The chants of the crowd grew louder and I just stood there stunned like an idiot. I couldn’t do anything, I couldn’t pretend that everything is alright because it’s not. Belle didn’t wait for me to go up to the stage and steal a kiss to impress the crowd, instead she came up to me and gave me a hug. The crowd cheered even louder, as I hugged her back.

“Belle I –“ I began.

“Don’t” Her reply was cold. She was heartbroken again and this time I really just wanted to kill myself.

I was fighting my tears, I was hiding my guilt. We walked away from the beach and when we finally got alone, Belle let go of my hand.

“What did I do so wrong?” Belle asked huskily.

“What do you mean?”

“Every time I think there’s a chance, you always find a reason to back out. Why?” She was being straight forward this time. Her eyes were watery.

“I have many reasons, Belle”

“Tell me a reason aside from Yuri” She demanded. Her voice was firm and angry.

“Belle, you have to understa – “ I began.

But Belle interrupted me “Understand that Yuri is the only reason why we can’t be together? It doesn’t make any sense” Belle folded her arms angrily and glared at me. She waited for my response which took me a while to give.

“It makes perfect sense, Belle. How can Yuri have a life if we go out in public?”

“HOW can you have a life when Yuri goes out in public?”  Belle raised her voice.

Should I tell her? Should I tell her? I fought with my mind mentally. I couldn’t expose Yuri to Belle like that, I had already done that to her by telling Jason everything.

“I don’t care about me” I finally murmur quietly because it was the truth. I didn’t care about me anymore. If I had thought for one second that I could have a normal life, I was the insane one.

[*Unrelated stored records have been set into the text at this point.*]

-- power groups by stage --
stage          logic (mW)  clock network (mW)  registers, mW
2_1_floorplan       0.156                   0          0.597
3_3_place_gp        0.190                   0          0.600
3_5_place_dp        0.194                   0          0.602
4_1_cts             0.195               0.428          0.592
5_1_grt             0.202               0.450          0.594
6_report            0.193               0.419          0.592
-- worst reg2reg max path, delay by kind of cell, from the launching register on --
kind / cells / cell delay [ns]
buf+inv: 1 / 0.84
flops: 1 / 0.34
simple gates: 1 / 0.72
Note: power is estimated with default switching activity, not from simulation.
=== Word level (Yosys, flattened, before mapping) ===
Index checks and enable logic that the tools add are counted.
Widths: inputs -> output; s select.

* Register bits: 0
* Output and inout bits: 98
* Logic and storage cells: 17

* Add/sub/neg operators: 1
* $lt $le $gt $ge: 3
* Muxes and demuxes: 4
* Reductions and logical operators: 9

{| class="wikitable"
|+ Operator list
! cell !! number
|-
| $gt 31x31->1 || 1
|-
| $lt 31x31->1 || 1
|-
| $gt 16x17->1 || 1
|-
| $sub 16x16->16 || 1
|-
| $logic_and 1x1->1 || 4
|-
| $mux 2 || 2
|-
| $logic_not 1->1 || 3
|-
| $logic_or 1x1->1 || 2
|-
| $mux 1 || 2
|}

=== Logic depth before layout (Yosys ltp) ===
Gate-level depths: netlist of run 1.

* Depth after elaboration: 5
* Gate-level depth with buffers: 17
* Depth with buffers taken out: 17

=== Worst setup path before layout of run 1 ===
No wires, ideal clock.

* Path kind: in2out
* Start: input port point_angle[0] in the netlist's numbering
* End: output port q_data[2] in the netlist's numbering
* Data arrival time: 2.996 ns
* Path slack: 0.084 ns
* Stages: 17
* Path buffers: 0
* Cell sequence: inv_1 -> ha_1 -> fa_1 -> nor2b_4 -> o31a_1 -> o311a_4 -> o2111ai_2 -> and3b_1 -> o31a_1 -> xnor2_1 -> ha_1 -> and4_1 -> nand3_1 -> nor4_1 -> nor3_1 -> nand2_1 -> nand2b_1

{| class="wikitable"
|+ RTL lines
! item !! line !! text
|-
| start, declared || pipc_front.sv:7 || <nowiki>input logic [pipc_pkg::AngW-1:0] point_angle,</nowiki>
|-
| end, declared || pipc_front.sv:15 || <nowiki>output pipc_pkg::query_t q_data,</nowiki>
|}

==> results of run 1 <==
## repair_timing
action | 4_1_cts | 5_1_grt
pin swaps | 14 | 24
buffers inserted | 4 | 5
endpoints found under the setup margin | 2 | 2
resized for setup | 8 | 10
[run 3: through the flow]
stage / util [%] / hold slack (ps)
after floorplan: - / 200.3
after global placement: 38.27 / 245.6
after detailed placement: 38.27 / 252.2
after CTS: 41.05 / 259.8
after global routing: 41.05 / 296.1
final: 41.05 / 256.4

How could anyone live double lives without causing any jeopardy?

“I care about you” Belle replied without wasting a single breath.

“You shouldn’t”

“I will”

“Belle” I call out her name trying to make her see my point. Statistically, Physically, Mentally, Logically this relationship would not work and we would never have a happy ending. It was never meant to be.

“Sasha” She calls out my name to make me see her point. Statistically, Physically, Mentally, Logically we had never given this relationship a chance because of fear and we’ll never know if it could’ve worked unless we actually give it a try.

“I can’t, we can’t” I reply to her almost as if I was reading her mind.

“Why not?”

“Because I don’t love you like I did before” I felt a heavy lift off my chest as I said those words. It was the truth, I finally realized. Yuri isn’t the only reason why I don’t want a relationship with Belle; the truth is I have changed after she left. Yuri changed me.

“You never loved me” Belle confronted.

“I did, and I realized that after you left”

“And now, you realized that you don’t love me after I am back?” I wasn’t able to reply because her question suffocated me.